++++ Supplied material ++++

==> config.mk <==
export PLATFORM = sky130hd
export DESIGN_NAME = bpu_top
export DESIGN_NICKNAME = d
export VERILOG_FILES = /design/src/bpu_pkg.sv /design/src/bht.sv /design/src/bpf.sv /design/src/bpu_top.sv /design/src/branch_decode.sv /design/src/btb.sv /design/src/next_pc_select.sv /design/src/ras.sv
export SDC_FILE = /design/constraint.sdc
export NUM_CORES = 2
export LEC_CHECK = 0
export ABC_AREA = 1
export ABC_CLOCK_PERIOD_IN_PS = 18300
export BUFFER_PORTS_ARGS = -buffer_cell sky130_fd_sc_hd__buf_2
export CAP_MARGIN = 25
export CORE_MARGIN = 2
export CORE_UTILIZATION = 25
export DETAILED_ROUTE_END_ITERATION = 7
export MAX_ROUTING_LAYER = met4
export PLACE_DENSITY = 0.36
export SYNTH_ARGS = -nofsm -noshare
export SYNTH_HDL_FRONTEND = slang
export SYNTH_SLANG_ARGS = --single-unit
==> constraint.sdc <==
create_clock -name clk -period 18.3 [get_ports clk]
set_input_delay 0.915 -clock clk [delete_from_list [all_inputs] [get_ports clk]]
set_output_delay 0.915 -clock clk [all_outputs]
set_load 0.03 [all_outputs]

++++

Task prompt -
The reply should consist solely of the lines above from the one that has "export PLATFORM = sky130hd" through the one that has "export VERILOG_FILES = /design/src/bpu_pkg.sv", reproduced exactly.

Answer box -
export PLATFORM = sky130hd
export DESIGN_NAME = bpu_top
export DESIGN_NICKNAME = d
export VERILOG_FILES = /design/src/bpu_pkg.sv /design/src/bht.sv /design/src/bpf.sv /design/src/bpu_top.sv /design/src/branch_decode.sv /design/src/btb.sv /design/src/next_pc_select.sv /design/src/ras.sv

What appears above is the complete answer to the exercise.